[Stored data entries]
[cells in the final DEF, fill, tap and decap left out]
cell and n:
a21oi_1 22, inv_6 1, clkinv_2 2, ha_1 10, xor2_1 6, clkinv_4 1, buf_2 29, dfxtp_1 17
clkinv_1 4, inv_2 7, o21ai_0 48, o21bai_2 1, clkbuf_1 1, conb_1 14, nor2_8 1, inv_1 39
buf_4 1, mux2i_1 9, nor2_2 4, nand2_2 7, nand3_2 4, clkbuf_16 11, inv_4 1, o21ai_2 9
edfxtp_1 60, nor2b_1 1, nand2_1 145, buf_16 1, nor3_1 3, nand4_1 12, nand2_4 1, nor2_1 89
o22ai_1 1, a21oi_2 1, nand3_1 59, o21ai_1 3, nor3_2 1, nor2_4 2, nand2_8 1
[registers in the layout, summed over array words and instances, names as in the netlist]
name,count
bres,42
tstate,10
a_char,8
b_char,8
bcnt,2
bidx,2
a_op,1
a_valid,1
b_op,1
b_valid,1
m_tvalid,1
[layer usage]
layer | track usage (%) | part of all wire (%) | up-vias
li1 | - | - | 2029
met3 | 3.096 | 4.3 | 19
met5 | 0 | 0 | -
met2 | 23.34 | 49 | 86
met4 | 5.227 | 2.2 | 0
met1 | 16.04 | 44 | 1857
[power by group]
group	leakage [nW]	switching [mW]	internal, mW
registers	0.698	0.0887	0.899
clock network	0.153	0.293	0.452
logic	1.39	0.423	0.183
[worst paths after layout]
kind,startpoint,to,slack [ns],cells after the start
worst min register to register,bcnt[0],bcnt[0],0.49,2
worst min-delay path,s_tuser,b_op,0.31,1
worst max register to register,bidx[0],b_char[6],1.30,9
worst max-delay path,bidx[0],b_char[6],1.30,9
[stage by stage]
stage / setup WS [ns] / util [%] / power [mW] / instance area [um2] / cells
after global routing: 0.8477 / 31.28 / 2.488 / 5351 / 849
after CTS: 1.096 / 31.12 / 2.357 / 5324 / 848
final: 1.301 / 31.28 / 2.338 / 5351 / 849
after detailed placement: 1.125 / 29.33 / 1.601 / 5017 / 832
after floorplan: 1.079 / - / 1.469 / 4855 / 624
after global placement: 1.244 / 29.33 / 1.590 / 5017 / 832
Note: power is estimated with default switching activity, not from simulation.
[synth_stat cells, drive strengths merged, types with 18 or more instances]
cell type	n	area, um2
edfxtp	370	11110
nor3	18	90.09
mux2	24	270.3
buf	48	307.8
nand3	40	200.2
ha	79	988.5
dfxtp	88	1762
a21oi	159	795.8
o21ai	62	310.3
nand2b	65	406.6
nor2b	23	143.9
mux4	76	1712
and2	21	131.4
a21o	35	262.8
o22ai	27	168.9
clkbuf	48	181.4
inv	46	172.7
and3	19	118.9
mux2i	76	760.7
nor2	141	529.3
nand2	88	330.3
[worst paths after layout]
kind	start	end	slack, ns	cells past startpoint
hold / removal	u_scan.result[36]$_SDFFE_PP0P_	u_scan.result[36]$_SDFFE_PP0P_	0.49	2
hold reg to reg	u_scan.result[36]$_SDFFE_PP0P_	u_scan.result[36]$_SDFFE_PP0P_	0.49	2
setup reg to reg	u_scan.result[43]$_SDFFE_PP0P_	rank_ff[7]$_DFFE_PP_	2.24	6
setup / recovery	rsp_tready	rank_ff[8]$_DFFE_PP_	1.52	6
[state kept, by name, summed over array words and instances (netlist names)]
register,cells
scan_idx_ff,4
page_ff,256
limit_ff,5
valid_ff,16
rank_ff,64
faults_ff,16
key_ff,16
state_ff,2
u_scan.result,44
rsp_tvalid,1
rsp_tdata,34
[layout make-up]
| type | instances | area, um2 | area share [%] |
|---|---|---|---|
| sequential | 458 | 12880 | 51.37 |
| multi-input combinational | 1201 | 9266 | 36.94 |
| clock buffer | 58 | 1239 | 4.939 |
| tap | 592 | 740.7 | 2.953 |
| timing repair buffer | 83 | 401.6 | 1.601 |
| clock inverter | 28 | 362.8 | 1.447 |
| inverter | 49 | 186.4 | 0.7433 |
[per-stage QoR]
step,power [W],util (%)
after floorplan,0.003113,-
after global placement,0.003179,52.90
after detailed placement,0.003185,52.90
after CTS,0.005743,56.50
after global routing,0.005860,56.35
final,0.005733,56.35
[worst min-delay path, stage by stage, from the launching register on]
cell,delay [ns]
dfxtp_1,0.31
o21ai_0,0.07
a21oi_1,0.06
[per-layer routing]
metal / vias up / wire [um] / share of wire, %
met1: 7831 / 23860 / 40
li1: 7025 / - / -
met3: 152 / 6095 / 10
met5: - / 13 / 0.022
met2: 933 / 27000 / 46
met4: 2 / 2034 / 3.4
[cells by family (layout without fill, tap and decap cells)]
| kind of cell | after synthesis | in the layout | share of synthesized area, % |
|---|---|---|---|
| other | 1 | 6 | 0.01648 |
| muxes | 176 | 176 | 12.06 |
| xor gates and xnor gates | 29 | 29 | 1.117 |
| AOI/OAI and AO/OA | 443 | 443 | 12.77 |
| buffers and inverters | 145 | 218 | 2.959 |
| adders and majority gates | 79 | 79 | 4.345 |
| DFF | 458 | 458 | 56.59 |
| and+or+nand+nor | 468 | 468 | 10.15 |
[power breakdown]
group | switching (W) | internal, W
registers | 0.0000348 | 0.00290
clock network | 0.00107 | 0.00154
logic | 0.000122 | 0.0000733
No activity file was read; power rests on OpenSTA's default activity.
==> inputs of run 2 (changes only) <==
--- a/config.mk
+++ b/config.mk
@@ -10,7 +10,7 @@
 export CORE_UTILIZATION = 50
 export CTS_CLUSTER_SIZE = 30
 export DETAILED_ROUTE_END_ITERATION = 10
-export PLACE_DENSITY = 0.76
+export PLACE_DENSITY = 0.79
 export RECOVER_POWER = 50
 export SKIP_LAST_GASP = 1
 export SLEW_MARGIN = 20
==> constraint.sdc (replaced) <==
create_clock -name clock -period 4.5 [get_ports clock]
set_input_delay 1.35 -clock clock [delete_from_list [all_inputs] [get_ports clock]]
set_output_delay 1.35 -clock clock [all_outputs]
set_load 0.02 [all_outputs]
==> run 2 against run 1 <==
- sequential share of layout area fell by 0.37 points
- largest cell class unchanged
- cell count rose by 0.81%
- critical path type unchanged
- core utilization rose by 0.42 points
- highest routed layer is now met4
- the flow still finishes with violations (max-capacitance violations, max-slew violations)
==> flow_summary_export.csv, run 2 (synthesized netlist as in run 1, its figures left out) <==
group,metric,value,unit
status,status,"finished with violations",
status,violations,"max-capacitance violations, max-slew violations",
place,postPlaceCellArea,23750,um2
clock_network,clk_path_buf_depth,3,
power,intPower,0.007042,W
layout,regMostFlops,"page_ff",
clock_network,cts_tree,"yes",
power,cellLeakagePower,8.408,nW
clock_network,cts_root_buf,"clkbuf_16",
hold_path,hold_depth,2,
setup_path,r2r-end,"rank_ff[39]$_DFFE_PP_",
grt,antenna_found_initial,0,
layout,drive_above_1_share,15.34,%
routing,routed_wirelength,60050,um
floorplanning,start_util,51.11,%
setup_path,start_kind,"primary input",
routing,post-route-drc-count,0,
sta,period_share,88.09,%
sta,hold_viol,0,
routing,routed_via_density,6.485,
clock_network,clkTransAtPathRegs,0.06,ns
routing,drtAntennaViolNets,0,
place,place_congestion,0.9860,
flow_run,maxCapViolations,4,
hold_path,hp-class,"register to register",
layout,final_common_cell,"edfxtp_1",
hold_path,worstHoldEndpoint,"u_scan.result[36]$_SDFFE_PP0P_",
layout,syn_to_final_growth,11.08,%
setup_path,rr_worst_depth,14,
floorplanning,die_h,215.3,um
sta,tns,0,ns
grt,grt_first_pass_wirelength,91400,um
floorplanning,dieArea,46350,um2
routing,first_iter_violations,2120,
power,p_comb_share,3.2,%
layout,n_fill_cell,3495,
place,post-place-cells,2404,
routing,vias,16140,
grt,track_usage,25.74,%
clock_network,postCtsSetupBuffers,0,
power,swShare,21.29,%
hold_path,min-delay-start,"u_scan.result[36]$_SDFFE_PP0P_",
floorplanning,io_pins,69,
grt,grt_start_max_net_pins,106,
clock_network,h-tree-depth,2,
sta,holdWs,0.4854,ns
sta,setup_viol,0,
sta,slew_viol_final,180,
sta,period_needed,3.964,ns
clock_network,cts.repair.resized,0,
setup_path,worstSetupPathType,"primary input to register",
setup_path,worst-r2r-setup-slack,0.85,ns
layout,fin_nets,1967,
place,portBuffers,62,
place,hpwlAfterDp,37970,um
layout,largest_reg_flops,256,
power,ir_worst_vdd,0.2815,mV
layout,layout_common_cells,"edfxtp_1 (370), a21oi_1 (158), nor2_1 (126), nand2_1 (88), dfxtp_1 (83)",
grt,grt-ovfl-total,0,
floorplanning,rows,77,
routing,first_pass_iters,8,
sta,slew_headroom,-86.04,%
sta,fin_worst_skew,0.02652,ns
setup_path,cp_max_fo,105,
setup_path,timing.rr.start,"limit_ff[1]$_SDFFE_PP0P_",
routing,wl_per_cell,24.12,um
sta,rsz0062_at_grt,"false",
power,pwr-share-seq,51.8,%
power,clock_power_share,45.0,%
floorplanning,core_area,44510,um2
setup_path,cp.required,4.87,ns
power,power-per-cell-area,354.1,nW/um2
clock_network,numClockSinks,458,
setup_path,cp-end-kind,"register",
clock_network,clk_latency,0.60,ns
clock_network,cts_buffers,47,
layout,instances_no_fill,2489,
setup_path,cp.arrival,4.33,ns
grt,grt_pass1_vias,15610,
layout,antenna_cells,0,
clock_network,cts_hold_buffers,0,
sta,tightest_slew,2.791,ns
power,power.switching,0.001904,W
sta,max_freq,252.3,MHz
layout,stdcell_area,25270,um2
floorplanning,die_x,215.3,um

...

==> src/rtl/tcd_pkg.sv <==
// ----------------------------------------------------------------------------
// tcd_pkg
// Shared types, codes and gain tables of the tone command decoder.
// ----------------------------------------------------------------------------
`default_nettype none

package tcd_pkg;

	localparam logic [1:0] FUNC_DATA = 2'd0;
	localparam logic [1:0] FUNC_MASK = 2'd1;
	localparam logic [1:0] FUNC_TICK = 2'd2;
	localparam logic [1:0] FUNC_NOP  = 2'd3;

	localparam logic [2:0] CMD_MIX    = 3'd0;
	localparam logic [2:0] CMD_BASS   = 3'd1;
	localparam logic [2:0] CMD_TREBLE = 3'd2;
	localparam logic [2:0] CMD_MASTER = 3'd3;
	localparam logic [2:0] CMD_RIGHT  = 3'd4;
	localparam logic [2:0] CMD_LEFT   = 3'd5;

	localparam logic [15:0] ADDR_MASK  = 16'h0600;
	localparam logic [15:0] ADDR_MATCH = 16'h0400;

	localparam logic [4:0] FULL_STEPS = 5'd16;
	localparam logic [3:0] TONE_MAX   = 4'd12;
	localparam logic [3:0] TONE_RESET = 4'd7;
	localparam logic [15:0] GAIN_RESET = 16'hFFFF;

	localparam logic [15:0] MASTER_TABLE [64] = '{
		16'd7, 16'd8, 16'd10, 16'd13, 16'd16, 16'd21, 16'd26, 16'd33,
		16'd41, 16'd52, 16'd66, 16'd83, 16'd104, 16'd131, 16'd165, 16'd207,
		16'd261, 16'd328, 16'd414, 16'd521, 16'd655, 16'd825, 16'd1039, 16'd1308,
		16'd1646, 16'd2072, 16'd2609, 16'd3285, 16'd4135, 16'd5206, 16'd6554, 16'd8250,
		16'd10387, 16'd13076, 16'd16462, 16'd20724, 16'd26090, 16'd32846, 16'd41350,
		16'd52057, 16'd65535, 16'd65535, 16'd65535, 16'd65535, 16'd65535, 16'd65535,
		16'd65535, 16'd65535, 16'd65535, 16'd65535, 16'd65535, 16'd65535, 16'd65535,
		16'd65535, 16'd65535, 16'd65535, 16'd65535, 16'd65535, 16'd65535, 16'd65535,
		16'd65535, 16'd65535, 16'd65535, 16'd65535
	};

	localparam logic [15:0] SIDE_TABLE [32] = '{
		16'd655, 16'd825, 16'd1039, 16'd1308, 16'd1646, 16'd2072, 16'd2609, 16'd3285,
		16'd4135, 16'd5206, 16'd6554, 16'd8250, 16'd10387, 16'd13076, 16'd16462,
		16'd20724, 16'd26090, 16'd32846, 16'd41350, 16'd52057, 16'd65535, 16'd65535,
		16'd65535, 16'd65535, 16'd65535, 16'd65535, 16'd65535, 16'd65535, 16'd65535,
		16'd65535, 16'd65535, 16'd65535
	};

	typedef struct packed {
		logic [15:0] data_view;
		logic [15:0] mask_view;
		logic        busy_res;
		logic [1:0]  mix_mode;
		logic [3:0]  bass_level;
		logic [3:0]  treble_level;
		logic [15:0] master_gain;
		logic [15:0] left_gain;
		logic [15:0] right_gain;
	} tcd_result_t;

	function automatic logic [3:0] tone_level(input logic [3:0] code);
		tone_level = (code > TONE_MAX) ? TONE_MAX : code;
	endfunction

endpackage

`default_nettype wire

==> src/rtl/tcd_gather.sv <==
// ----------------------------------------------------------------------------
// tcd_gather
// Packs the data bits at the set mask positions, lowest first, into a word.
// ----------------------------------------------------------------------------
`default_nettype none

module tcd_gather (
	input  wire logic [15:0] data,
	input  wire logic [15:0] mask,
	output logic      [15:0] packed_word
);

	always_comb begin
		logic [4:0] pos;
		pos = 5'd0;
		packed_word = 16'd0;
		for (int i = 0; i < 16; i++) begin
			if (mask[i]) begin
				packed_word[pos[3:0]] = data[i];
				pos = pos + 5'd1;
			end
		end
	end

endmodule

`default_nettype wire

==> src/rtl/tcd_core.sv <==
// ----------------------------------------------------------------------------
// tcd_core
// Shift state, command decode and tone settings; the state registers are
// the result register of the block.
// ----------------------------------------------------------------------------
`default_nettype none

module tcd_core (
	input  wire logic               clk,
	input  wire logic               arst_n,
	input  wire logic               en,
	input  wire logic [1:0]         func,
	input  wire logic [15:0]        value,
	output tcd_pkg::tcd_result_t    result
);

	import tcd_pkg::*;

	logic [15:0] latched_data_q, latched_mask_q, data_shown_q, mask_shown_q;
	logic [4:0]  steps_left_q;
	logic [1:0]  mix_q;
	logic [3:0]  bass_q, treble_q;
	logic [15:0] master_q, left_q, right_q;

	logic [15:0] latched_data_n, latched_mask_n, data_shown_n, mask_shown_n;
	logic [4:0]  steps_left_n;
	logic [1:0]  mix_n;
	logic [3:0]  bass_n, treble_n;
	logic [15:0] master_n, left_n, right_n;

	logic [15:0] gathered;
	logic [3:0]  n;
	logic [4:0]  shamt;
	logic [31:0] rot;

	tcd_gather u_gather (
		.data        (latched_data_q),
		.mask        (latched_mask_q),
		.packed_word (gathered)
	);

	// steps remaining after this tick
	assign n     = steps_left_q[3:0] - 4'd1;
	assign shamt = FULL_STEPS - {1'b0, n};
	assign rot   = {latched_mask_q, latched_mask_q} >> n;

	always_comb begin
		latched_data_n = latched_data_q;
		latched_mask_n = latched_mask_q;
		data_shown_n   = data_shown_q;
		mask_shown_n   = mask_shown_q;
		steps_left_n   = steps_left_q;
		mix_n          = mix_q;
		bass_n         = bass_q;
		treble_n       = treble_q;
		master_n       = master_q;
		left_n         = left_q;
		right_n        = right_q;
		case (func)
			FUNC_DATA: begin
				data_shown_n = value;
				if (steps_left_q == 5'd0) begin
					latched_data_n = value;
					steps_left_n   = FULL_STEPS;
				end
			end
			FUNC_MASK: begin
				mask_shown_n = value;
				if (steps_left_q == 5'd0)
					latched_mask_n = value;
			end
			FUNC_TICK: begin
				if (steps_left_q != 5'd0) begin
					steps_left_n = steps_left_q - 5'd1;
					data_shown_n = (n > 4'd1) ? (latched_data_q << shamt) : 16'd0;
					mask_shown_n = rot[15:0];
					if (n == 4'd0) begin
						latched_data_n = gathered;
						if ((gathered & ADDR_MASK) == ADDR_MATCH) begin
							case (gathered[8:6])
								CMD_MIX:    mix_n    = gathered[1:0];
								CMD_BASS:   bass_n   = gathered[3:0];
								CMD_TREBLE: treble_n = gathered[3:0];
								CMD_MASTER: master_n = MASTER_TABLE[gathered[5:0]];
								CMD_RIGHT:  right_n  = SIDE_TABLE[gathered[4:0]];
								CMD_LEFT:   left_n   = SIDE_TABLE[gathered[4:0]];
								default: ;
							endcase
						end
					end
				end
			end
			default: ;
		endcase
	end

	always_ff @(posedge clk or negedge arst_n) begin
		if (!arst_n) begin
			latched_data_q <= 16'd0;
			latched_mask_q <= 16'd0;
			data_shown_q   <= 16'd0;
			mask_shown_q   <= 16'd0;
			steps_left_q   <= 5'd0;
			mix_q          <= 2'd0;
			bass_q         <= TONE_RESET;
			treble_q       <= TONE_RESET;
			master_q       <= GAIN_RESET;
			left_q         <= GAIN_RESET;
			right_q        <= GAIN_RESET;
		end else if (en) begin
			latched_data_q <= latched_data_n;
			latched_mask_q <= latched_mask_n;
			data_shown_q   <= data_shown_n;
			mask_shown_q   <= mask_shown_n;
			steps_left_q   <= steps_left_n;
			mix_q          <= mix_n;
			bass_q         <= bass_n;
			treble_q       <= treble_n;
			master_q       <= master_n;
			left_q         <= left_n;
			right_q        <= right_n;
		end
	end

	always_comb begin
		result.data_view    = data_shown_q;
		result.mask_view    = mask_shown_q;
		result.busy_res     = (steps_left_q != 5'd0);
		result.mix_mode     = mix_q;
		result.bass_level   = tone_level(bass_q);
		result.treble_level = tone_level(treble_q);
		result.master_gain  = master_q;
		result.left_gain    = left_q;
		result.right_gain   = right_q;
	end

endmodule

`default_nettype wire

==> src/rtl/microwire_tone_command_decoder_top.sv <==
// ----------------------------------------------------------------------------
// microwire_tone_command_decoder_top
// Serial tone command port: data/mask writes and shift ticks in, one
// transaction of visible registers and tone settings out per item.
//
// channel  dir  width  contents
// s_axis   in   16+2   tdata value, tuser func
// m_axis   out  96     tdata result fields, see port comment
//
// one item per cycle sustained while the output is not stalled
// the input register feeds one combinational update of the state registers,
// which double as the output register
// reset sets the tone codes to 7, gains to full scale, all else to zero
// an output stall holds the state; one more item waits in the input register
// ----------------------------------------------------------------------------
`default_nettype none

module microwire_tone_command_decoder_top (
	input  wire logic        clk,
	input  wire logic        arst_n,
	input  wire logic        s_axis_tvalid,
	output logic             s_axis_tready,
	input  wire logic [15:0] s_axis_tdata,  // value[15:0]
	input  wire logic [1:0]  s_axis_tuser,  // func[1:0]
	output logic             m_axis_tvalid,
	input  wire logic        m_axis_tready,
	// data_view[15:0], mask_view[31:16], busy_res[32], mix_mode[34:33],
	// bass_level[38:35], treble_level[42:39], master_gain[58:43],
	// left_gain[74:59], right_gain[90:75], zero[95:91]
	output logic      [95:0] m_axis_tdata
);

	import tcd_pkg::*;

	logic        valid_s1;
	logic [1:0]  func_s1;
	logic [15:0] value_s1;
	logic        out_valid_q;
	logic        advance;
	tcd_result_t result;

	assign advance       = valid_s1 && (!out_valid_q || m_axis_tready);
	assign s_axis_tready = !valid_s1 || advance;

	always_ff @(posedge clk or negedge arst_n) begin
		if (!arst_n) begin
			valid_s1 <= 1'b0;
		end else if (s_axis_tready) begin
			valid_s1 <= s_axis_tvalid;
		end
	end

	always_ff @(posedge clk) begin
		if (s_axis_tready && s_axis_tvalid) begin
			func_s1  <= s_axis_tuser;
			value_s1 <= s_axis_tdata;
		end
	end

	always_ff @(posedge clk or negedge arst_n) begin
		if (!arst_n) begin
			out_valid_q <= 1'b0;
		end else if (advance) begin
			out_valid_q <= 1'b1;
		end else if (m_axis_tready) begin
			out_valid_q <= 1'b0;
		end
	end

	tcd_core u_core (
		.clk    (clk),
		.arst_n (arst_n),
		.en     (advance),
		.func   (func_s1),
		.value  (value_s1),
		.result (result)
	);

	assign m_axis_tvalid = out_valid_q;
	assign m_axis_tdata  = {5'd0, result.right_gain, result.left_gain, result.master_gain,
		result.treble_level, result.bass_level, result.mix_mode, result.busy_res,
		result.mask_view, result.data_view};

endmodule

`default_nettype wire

* **WHAT TO WORK ON**
Starting at the line that has "468 | 10.15 |" in the records above, restate word for word every line until the one that has "export RECOVER_POWER = 50", and include that one as well.

* **ANSWER SECTION**
| and+or+nand+nor | 468 | 468 | 10.15 |
[power breakdown]
group | switching (W) | internal, W
registers | 0.0000348 | 0.00290
clock network | 0.00107 | 0.00154
logic | 0.000122 | 0.0000733
No activity file was read; power rests on OpenSTA's default activity.
==> inputs of run 2 (changes only) <==
--- a/config.mk
+++ b/config.mk
@@ -10,7 +10,7 @@
 export CORE_UTILIZATION = 50
 export CTS_CLUSTER_SIZE = 30
 export DETAILED_ROUTE_END_ITERATION = 10
-export PLACE_DENSITY = 0.76
+export PLACE_DENSITY = 0.79
 export RECOVER_POWER = 50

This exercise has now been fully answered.